Kage Baker, even during her final days, maintained a cheerful conviction that things could be worse. Even when she knew she was dying, she said she was grateful that it was going to be fast – as it was; she lived with the knowledge barely a week before the prognosis became history. She was glad about that.
The memory is now old enough to piss me off slightly. Not that I am dying; no, I am jealous. I now think it’s much luckier to be struck with metabolic lightning, as Kage was, than to work one’s way through an endless maze of debilitating diseases. I am simply aging, and falling apart piece by piece like an abandoned building. My paint is flaking, my plumbing is leaking, every door is sprung and every window cracked. No floor is level nor wall plumb, and I am fairly positive there are bats in my belfry …
The problem right now is those cracked windows. My cataracts have been apparently growing like kudzu; or some especially malignant variety of Magic Rocks. You remember those, Dear Readers – you sprinkle some neon-colored pebbles in a mayonnaise jar full of tap water, and psychedelic stalagmites grow. It can take between a week and a month, and it lasts until you drop the jar or reach in to touch the things …

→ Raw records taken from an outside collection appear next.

<file path="src/rtl/tfc_pkg.sv">
// Shared types, constants and the CRC step for the telemetry frame checker.
`default_nettype none

package tfc_pkg;

    // CRC-16 CCITT constants
    localparam logic [15:0] CRC_POLY = 16'h1021;
    localparam logic [15:0] CRC_INIT = 16'hFFFF;
    localparam logic [15:0] CRC_MSB  = 16'h8000;

    // Register reset values
    localparam logic [31:0] ACCEPT_MAGIC_RST    = 32'h534D4C54;
    localparam logic [31:0] IGNORE_MAGIC_RST    = 32'h314B4341;
    localparam logic [8:0]  EXPECTED_LENGTH_RST = 9'd48;

    // Configuration register indexes
    localparam int CFG_INDEX_W = 2;
    typedef enum logic [CFG_INDEX_W-1:0] {
        CFG_ACCEPT_MAGIC    = 2'd0,
        CFG_IGNORE_MAGIC    = 2'd1,
        CFG_EXPECTED_LENGTH = 2'd2
    } cfg_index_t;

    // Verdict codes
    typedef enum logic [2:0] {
        ST_VALID     = 3'd0,
        ST_REPLY     = 3'd1,
        ST_OTHER     = 3'd2,
        ST_BAD_LEN   = 3'd3,
        ST_BAD_CRC   = 3'd4,
        ST_OVERSIZE  = 3'd5
    } frame_status_t;

    // Byte request payload
    typedef struct packed {
        logic [7:0] received_byte;
        logic       last_byte;
    } byte_req_t;

    // Verdict request payload
    typedef struct packed {
        logic [2:0]  frame_status;
        logic [15:0] sequence_number;
        logic [8:0]  frame_length;
    } verdict_t;

    // Per-frame record handed from the front end to the back end
    typedef struct packed {
        logic        oversize;
        logic        len_fits;     // full count below 512
        logic [8:0]  len_low;
        logic [31:0] magic;
        logic [15:0] seq_word;
        logic [15:0] stored_crc;
        logic [15:0] calc_crc;
    } frame_rec_t;

    localparam int QUEUE_DEPTH = 2;

    // One byte through the CRC, MSB first
    function automatic logic [15:0] crc_step(input logic [15:0] crc, input logic [7:0] b);
        logic [15:0] c;
        c = crc ^ {b, 8'h00};
        for (int i = 0; i < 8; i++) begin
            if ((c & CRC_MSB) != 16'h0000)
                c = {c[14:0], 1'b0} ^ CRC_POLY;
            else
                c = {c[14:0], 1'b0};
        end
        return c;
    endfunction

endpackage

`default_nettype wire

</file>
<file path="src/rtl/tfc_stream_if.sv">
// Valid/ready stream interface carrying one payload type.
`default_nettype none

interface tfc_stream_if #(parameter type payload_t = logic) ();
    logic     valid;
    logic     ready;
    payload_t data;

    modport source (output valid, output data, input ready);
    modport sink   (input valid, input data, output ready);
endinterface

`default_nettype wire

</file>
<file path="src/rtl/tfc_front.sv">
// Front end: takes bytes, tracks frame position, magic, sequence and CRC.
`default_nettype none

module tfc_front
    import tfc_pkg::*;
#(
    parameter int MAX_FRAME_BYTES = 256
) (
    input  wire logic       clk,
    input  wire logic       rst_n,
    input  wire logic       in_valid,
    output logic            in_ready,
    input  wire byte_req_t  in_data,
    output logic            rec_valid,
    input  wire logic       rec_ready,
    output frame_rec_t      rec_data
);

    localparam int LEN_W = $clog2(MAX_FRAME_BYTES + 2);
    localparam int CMP_W = (LEN_W > 10) ? LEN_W : 10;

    logic [LEN_W-1:0] pos_reg, pos_next;
    logic [15:0]      rcrc_reg, rcrc_next;
    logic [31:0]      magic_reg, magic_next;
    logic [15:0]      seq_reg, seq_next;
    logic [15:0]      ccrc_reg, ccrc_next;
    logic             accept;
    logic             in_range;
    logic [CMP_W-1:0] len_wide;

    // Byte is taken whenever the queue has room
    assign in_ready = rec_ready;
    assign accept   = in_valid && in_ready;
    assign in_range = pos_reg < LEN_W'(MAX_FRAME_BYTES);

    // Frame state after this byte
    always_comb
    begin
        pos_next   = pos_reg;
        rcrc_next  = rcrc_reg;
        magic_next = magic_reg;
        seq_next   = seq_reg;
        ccrc_next  = ccrc_reg;
        if (in_range)
        begin
            if (pos_reg < LEN_W'(4))
                magic_next = {in_data.received_byte, magic_reg[31:8]};
            if (pos_reg == LEN_W'(6))
                seq_next = {seq_reg[15:8], in_data.received_byte};
            else if (pos_reg == LEN_W'(7))
                seq_next = {in_data.received_byte, seq_reg[7:0]};
            // CRC runs two bytes behind so the stored CRC stays out of it
            if (pos_reg >= LEN_W'(2))
                rcrc_next = crc_step(rcrc_reg, ccrc_reg[7:0]);
            ccrc_next = {in_data.received_byte, ccrc_reg[15:8]};
            pos_next  = pos_reg + LEN_W'(1);
        end
        else
        begin
            pos_next = LEN_W'(MAX_FRAME_BYTES + 1);
        end
    end

    // Record pushed on the last byte
    assign len_wide = CMP_W'(pos_next);
    assign rec_valid = accept && in_data.last_byte;

    always_comb
    begin
        rec_data.oversize   = pos_next > LEN_W'(MAX_FRAME_BYTES);
        rec_data.len_fits   = len_wide < CMP_W'(512);
        rec_data.len_low    = len_wide[8:0];
        rec_data.magic      = (pos_next >= LEN_W'(4)) ? magic_next : 32'h0;
        rec_data.seq_word   = seq_next;
        rec_data.stored_crc = ccrc_next;
        rec_data.calc_crc   = rcrc_next;
    end

    // Frame state registers, cleared after each last byte
    always_ff @(posedge clk or negedge rst_n)
    begin
        if (!rst_n)
        begin
            pos_reg   <= '0;
            rcrc_reg  <= CRC_INIT;
            magic_reg <= '0;
            seq_reg   <= '0;
            ccrc_reg  <= '0;
        end
        else if (accept)
        begin
            if (in_data.last_byte)
            begin
                pos_reg   <= '0;
                rcrc_reg  <= CRC_INIT;
                magic_reg <= '0;
                seq_reg   <= '0;
                ccrc_reg  <= '0;
            end
            else
            begin
                pos_reg   <= pos_next;
                rcrc_reg  <= rcrc_next;
                magic_reg <= magic_next;
                seq_reg   <= seq_next;
                ccrc_reg  <= ccrc_next;
            end
        end
    end

endmodule

`default_nettype wire

</file>
<file path="src/rtl/tfc_queue.sv">
// Two-entry record queue between front end and back end.
`default_nettype none

module tfc_queue
    import tfc_pkg::*;
(
    input  wire logic       clk,
    input  wire logic       rst_n,
    input  wire logic       push_valid,
    output logic            push_ready,
    input  wire frame_rec_t push_data,
    output logic            pop_valid,
    input  wire logic       pop_ready,
    output frame_rec_t      pop_data
);

    localparam int PTR_W = $clog2(QUEUE_DEPTH);
    localparam int CNT_W = $clog2(QUEUE_DEPTH + 1);

    frame_rec_t       mem_reg [QUEUE_DEPTH];
    logic [PTR_W-1:0] wr_ptr_reg, rd_ptr_reg;
    logic [CNT_W-1:0] count_reg, count_next;
    logic             do_push, do_pop;

    assign push_ready = count_reg != CNT_W'(QUEUE_DEPTH);
    assign pop_valid  = count_reg != '0;
    assign pop_data   = mem_reg[rd_ptr_reg];
    assign do_push    = push_valid && push_ready;
    assign do_pop     = pop_valid && pop_ready;

    // Occupancy
    always_comb
    begin
        count_next = count_reg;
        if (do_push && !do_pop)
            count_next = count_reg + CNT_W'(1);
        else if (do_pop && !do_push)
            count_next = count_reg - CNT_W'(1);
    end

    // Storage
    always_ff @(posedge clk)
    begin
        if (do_push)
            mem_reg[wr_ptr_reg] <= push_data;
    end

    // Pointers
    always_ff @(posedge clk or negedge rst_n)
    begin
        if (!rst_n)
        begin
            wr_ptr_reg <= '0;
            rd_ptr_reg <= '0;
            count_reg  <= '0;
        end
        else
        begin
            if (do_push)
                wr_ptr_reg <= (wr_ptr_reg == PTR_W'(QUEUE_DEPTH - 1)) ? '0
                                                                       : wr_ptr_reg + PTR_W'(1);
            if (do_pop)
                rd_ptr_reg <= (rd_ptr_reg == PTR_W'(QUEUE_DEPTH - 1)) ? '0
                                                                       : rd_ptr_reg + PTR_W'(1);
            count_reg <= count_next;
        end
    end

endmodule

`default_nettype wire

</file>
<file path="src/rtl/tfc_back.sv">
// Back end: configuration registers, verdict decision and output register.
`default_nettype none

module tfc_back
    import tfc_pkg::*;
(
    input  wire logic                   clk,
    input  wire logic                   rst_n,
    input  wire logic                   cfg_wr_en,
    input  wire logic [CFG_INDEX_W-1:0] cfg_index,
    input  wire logic [31:0]            cfg_data,
    input  wire logic                   rec_valid,
    output logic                        rec_ready,
    input  wire frame_rec_t             rec_data,
    output logic                        out_valid,
    input  wire logic                   out_ready,
    output verdict_t                    out_data
);

    logic [31:0]   accept_magic_reg;
    logic [31:0]   ignore_magic_reg;
    logic [8:0]    expected_length_reg;
    logic          out_valid_reg;
    verdict_t      out_data_reg, out_data_next;
    frame_status_t status;
    logic          load;

    // Configuration writes
    always_ff @(posedge clk or negedge rst_n)
    begin
        if (!rst_n)
        begin
            accept_magic_reg    <= ACCEPT_MAGIC_RST;
            ignore_magic_reg    <= IGNORE_MAGIC_RST;
            expected_length_reg <= EXPECTED_LENGTH_RST;
        end
        else if (cfg_wr_en)
        begin
            case (cfg_index)
                CFG_ACCEPT_MAGIC:    accept_magic_reg    <= cfg_data;
                CFG_IGNORE_MAGIC:    ignore_magic_reg    <= cfg_data;
                CFG_EXPECTED_LENGTH: expected_length_reg <= cfg_data[8:0];
                default:             ;
            endcase
        end
    end

    // Verdict in priority order
    always_comb
    begin
        if (rec_data.oversize)
            status = ST_OVERSIZE;
        else if (rec_data.magic == ignore_magic_reg)
            status = ST_REPLY;
        else if (rec_data.magic != accept_magic_reg)
            status = ST_OTHER;
        else if (!(rec_data.len_fits && rec_data.len_low == expected_length_reg))
            status = ST_BAD_LEN;
        else if (rec_data.stored_crc != rec_data.calc_crc)
            status = ST_BAD_CRC;
        else
            status = ST_VALID;
    end

    always_comb
    begin
        out_data_next.frame_status    = status;
        out_data_next.sequence_number = rec_data.seq_word;
        out_data_next.frame_length    = rec_data.len_low;
    end

    // Output register: refills while the current verdict is taken
    assign rec_ready = !out_valid_reg || out_ready;
    assign load      = rec_valid && rec_ready;

    always_ff @(posedge clk or negedge rst_n)
    begin
        if (!rst_n)
            out_valid_reg <= 1'b0;
        else if (rec_ready)
            out_valid_reg <= rec_valid;
    end

    always_ff @(posedge clk)
    begin
        if (load)
            out_data_reg <= out_data_next;
    end

    assign out_valid = out_valid_reg;
    assign out_data  = out_data_reg;

endmodule

`default_nettype wire

</file>
<file path="src/rtl/telemetry_frame_checker_unit.sv">
// Top level of the telemetry frame checker.
//
//  channel      dir  payload                                      request
//  frame_in     in   received_byte[7:0], last_byte                one byte
//  verdict_out  out  frame_status[2:0], sequence_number[15:0],    one verdict per frame
//                    frame_length[8:0]
//  cfg_*        in   cfg_index[1:0], cfg_data[31:0]               one register write
//
// One byte per cycle is taken while the record queue has room; the CRC step for a byte is one
// unrolled stage in the front end. Verdicts pass the record queue, then the output register.
// rst_n clears frame state, the queue and the output register; registers return to defaults.
// The two-entry queue lets the front end keep taking bytes while a verdict waits downstream.
`default_nettype none

module telemetry_frame_checker_unit
    import tfc_pkg::*;
#(
    parameter int MAX_FRAME_BYTES = 256
) (
    input  wire logic                   clk,
    input  wire logic                   rst_n,
    tfc_stream_if.sink                  frame_in,
    tfc_stream_if.source                verdict_out,
    input  wire logic                   cfg_wr_en,
    input  wire logic [CFG_INDEX_W-1:0] cfg_index,
    input  wire logic [31:0]            cfg_data
);

    logic       push_valid, push_ready;
    frame_rec_t push_data;
    logic       pop_valid, pop_ready;
    frame_rec_t pop_data;
    byte_req_t  in_data;
    verdict_t   out_data;

    assign in_data.received_byte = frame_in.data.received_byte;
    assign in_data.last_byte     = frame_in.data.last_byte;

    tfc_front #(
        .MAX_FRAME_BYTES (MAX_FRAME_BYTES)
    ) u_front (
        .clk       (clk),
        .rst_n     (rst_n),
        .in_valid  (frame_in.valid),
        .in_ready  (frame_in.ready),
        .in_data   (in_data),
        .rec_valid (push_valid),
        .rec_ready (push_ready),
        .rec_data  (push_data)
    );

    tfc_queue u_queue (
        .clk        (clk),
        .rst_n      (rst_n),
        .push_valid (push_valid),
        .push_ready (push_ready),
        .push_data  (push_data),
        .pop_valid  (pop_valid),
        .pop_ready  (pop_ready),
        .pop_data   (pop_data)
    );

    tfc_back u_back (
        .clk       (clk),
        .rst_n     (rst_n),
        .cfg_wr_en (cfg_wr_en),
        .cfg_index (cfg_index),
        .cfg_data  (cfg_data),
        .rec_valid (pop_valid),
        .rec_ready (pop_ready),
        .rec_data  (pop_data),
        .out_valid (verdict_out.valid),
        .out_ready (verdict_out.ready),
        .out_data  (out_data)
    );

    assign verdict_out.data.frame_status    = out_data.frame_status;
    assign verdict_out.data.sequence_number = out_data.sequence_number;
    assign verdict_out.data.frame_length    = out_data.frame_length;

endmodule

`default_nettype wire

</file>
<file path="src/flat_wrapper.sv">
// flat-port wrapper written by rule: the top's interface ports become plain ports
module telemetry_frame_checker_unit_flat import tfc_pkg::*;
#(
    parameter int MAX_FRAME_BYTES = 256
)
  (clk, rst_n, cfg_wr_en, cfg_index, cfg_data, frame_in_valid, frame_in_data, frame_in_ready, verdict_out_valid, verdict_out_data, verdict_out_ready);
  tfc_stream_if #(.payload_t(byte_req_t)) frame_in_i ();
  tfc_stream_if #(.payload_t(verdict_t)) verdict_out_i ();
  input  wire logic clk;
  input  wire logic rst_n;
  input  wire logic cfg_wr_en;
  input  wire logic [CFG_INDEX_W-1:0] cfg_index;
  input  wire logic [31:0] cfg_data;
  input wire logic [$bits(frame_in_i.valid)-1:0] frame_in_valid;
  input wire logic [$bits(frame_in_i.data)-1:0] frame_in_data;
  output wire logic [$bits(frame_in_i.ready)-1:0] frame_in_ready;
  output wire logic [$bits(verdict_out_i.valid)-1:0] verdict_out_valid;
  output wire logic [$bits(verdict_out_i.data)-1:0] verdict_out_data;
  input wire logic [$bits(verdict_out_i.ready)-1:0] verdict_out_ready;
  assign frame_in_i.valid = frame_in_valid;
  assign frame_in_i.data = frame_in_data;
  assign frame_in_ready = frame_in_i.ready;
  assign verdict_out_valid = verdict_out_i.valid;
  assign verdict_out_data = verdict_out_i.data;
  assign verdict_out_i.ready = verdict_out_ready;
  telemetry_frame_checker_unit #(.MAX_FRAME_BYTES(MAX_FRAME_BYTES)) u_core (.clk(clk), .rst_n(rst_n), .frame_in(frame_in_i), .verdict_out(verdict_out_i), .cfg_wr_en(cfg_wr_en), .cfg_index(cfg_index), .cfg_data(cfg_data));
endmodule
</file>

That’s what’s been going on in my eyes over the last 10 months or so. I am well aware that I have not been online for most of September: that’s because my left eye has grown so clouded that typing has become a literal pain. What I can see is double-imaged and if I persist in the exercise for more than 20 minutes or so, I get to add migraines to the hallucinatory vision I now enjoy … I have pecked away grimly as much as I can, but most of that has been on the final polish for “The Teddy Bear Squad”, the slowly advancing zombie story (appropriate, I guess) and the occasional guest blog for Stefan Raet’s Company re-read on tor.com – which should post tomorrow or next Tuesday …
Without the aid of Kimberly, who holds a degree in technical writing, this would none of it be possible. She goes over everything to make sure it makes sense and has all its parts. Praise her with great praise!
But! Today I went to my ophthalmologist for the pre-surgical testing. On October 24th, my left eye will be restored to, at worst, the rotten vision I’ve had since birth! And since my rotten vision is correctable with glasses, that will be sufficient for me. I’ve worn glasses since I was 11, have finally found a permanent source for National Health specs (John Lennon glasses), and it would feel like I’d lost my nose if I had to go around bare-faced.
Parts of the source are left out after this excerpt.